■ **The task**
Tally the lines in the data that follows that include the word "automatic", and report nothing but the total.

*** Source material ***

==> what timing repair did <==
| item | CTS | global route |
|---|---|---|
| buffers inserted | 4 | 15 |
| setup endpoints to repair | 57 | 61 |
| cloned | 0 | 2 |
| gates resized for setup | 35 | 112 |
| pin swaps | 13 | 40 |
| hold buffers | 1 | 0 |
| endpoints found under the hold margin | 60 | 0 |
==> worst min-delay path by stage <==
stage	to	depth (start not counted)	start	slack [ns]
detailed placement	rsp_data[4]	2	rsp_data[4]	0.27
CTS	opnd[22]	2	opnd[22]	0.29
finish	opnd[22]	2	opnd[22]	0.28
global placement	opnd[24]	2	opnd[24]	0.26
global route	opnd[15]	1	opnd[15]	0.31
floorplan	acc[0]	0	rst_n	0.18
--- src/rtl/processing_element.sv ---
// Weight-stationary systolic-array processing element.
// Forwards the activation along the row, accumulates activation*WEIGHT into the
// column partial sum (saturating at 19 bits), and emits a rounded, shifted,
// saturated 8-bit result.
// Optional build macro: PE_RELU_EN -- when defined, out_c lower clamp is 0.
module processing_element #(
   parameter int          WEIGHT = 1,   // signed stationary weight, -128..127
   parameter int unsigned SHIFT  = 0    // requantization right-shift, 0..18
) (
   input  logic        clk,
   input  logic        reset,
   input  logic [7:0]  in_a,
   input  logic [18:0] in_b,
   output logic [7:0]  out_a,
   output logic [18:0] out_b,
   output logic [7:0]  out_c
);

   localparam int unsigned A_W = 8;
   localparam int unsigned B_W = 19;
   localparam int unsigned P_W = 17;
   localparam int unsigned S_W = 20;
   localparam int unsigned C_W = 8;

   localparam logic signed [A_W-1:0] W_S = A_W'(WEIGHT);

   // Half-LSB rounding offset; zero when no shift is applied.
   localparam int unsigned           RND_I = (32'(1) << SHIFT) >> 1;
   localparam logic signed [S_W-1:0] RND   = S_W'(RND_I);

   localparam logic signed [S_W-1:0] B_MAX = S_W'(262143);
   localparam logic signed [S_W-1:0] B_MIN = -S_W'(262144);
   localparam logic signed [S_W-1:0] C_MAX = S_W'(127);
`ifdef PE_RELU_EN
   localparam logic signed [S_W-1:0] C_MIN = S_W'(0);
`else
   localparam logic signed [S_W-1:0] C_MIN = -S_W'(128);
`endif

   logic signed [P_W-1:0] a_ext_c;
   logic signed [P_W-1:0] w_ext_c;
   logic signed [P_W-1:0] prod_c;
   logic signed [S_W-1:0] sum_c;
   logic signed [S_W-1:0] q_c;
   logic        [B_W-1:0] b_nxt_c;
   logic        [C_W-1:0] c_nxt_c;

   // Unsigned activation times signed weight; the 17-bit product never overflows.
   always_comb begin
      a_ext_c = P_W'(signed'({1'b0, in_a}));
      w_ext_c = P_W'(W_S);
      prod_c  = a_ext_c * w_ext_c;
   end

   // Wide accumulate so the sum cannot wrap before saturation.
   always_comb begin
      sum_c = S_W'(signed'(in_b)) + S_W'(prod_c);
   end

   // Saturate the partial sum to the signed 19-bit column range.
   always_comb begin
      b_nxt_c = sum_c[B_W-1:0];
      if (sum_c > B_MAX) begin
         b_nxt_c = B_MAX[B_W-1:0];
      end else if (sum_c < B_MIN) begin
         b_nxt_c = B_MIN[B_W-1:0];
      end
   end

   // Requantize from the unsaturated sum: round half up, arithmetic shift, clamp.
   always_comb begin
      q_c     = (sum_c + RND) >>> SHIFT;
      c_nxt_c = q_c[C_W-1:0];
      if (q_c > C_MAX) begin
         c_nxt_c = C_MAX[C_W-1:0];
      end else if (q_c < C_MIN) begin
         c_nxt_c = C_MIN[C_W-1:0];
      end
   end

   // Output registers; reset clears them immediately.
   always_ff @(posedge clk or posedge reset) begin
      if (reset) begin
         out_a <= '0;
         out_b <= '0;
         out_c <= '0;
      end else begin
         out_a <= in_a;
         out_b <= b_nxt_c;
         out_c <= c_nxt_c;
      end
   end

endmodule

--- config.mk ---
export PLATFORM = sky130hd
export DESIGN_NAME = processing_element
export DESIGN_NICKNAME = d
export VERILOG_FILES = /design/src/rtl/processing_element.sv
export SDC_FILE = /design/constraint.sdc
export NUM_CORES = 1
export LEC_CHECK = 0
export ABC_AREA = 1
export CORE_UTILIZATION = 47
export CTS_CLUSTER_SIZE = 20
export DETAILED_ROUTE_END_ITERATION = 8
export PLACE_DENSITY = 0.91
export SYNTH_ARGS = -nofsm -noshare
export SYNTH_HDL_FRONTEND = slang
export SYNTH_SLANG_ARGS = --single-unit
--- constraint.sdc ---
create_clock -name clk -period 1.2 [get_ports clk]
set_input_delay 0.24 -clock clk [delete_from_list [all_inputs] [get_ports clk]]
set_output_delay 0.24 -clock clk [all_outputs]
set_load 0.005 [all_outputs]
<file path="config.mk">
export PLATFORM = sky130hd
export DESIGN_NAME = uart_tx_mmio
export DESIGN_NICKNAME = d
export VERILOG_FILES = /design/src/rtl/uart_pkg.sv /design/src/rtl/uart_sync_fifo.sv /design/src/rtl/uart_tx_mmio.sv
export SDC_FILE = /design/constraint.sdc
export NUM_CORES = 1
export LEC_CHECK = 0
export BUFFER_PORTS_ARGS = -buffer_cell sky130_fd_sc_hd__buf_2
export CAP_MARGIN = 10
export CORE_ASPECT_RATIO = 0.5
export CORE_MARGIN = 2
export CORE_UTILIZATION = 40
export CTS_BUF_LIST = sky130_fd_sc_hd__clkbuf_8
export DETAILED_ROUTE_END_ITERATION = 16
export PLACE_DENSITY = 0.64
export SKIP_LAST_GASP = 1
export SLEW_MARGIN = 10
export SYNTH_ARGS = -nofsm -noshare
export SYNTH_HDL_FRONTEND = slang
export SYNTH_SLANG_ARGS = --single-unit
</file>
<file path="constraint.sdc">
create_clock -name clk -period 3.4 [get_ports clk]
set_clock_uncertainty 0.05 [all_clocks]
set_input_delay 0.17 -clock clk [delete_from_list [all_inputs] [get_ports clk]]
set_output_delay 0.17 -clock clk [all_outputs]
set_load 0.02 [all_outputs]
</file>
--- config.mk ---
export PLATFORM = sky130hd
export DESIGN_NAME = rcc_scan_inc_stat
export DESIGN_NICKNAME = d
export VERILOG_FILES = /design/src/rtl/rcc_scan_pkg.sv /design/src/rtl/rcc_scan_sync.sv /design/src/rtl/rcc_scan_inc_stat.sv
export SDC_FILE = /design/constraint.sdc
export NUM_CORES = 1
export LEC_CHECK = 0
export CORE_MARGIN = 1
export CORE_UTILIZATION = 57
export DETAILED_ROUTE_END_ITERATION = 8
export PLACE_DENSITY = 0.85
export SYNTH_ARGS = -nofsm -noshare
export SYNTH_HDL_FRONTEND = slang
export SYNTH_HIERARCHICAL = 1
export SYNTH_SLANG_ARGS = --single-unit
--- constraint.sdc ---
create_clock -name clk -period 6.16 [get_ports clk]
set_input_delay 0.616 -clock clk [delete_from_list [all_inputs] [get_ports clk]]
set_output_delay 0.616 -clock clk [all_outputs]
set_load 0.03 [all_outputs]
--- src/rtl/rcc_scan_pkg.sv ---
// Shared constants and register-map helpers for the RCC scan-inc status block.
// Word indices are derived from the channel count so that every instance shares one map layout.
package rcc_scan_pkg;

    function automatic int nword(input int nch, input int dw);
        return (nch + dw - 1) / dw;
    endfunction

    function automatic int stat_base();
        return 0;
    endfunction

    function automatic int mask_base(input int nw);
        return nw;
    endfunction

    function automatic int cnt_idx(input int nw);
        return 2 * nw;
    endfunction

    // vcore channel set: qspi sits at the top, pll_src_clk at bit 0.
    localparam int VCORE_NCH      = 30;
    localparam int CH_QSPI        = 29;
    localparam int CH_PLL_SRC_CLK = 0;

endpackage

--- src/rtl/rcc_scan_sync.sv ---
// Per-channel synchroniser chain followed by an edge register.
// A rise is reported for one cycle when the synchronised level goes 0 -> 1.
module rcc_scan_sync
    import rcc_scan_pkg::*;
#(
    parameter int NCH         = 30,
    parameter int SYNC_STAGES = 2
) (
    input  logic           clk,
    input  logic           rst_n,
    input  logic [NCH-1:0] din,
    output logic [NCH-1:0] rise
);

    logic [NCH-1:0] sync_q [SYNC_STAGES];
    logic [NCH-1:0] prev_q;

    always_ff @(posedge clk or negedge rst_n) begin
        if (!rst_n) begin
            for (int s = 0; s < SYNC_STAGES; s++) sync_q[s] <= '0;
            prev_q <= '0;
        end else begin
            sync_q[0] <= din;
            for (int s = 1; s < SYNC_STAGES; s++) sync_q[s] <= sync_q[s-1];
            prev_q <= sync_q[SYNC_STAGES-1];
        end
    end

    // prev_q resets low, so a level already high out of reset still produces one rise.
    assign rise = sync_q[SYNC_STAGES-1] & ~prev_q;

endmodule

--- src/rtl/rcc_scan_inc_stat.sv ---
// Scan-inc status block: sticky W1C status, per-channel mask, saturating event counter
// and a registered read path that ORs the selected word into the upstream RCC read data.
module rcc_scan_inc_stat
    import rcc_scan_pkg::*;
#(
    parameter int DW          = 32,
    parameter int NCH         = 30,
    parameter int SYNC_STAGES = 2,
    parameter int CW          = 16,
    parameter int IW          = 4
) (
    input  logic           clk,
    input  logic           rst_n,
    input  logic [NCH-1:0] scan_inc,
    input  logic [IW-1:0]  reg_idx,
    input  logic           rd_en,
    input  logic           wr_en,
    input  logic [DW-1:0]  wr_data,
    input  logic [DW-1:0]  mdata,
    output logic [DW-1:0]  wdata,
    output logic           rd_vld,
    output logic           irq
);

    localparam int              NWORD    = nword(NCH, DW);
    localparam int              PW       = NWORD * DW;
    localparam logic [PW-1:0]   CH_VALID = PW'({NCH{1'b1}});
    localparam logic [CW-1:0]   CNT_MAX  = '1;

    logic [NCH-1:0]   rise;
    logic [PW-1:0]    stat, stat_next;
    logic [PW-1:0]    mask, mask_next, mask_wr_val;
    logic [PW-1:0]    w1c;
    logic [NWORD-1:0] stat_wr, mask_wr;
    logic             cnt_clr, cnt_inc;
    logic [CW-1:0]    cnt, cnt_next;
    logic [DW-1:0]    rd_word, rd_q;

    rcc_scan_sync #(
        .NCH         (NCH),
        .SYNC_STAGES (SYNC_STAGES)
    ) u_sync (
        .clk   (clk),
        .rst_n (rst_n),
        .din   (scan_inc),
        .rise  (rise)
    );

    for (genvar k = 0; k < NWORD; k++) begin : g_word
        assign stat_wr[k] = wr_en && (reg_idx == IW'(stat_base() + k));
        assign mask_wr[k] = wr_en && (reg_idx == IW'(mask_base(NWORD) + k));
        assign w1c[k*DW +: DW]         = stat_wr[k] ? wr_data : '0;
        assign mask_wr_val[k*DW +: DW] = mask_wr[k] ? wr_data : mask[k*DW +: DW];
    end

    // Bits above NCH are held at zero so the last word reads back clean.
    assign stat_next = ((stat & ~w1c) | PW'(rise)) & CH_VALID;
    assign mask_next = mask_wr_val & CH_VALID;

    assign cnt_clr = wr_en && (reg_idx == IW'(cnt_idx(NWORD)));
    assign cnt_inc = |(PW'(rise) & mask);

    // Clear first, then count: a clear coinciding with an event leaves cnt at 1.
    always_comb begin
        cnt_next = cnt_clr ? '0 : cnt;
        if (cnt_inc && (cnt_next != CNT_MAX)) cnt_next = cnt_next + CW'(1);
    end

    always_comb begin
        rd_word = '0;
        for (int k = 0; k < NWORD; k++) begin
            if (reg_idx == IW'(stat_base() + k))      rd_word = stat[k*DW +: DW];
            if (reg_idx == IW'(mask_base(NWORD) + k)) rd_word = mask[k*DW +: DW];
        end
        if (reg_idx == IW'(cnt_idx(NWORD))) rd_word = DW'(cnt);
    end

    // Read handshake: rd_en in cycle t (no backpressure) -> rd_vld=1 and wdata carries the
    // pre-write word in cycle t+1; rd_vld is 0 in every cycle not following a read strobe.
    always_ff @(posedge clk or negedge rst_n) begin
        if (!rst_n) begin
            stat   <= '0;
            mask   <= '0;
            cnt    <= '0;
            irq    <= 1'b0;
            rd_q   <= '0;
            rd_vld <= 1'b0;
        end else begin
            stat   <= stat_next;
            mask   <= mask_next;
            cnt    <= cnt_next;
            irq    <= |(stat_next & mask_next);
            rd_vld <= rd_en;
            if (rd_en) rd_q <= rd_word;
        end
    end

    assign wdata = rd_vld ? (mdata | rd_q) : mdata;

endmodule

*** End of Source material ***

■ **Response to the exercise**
4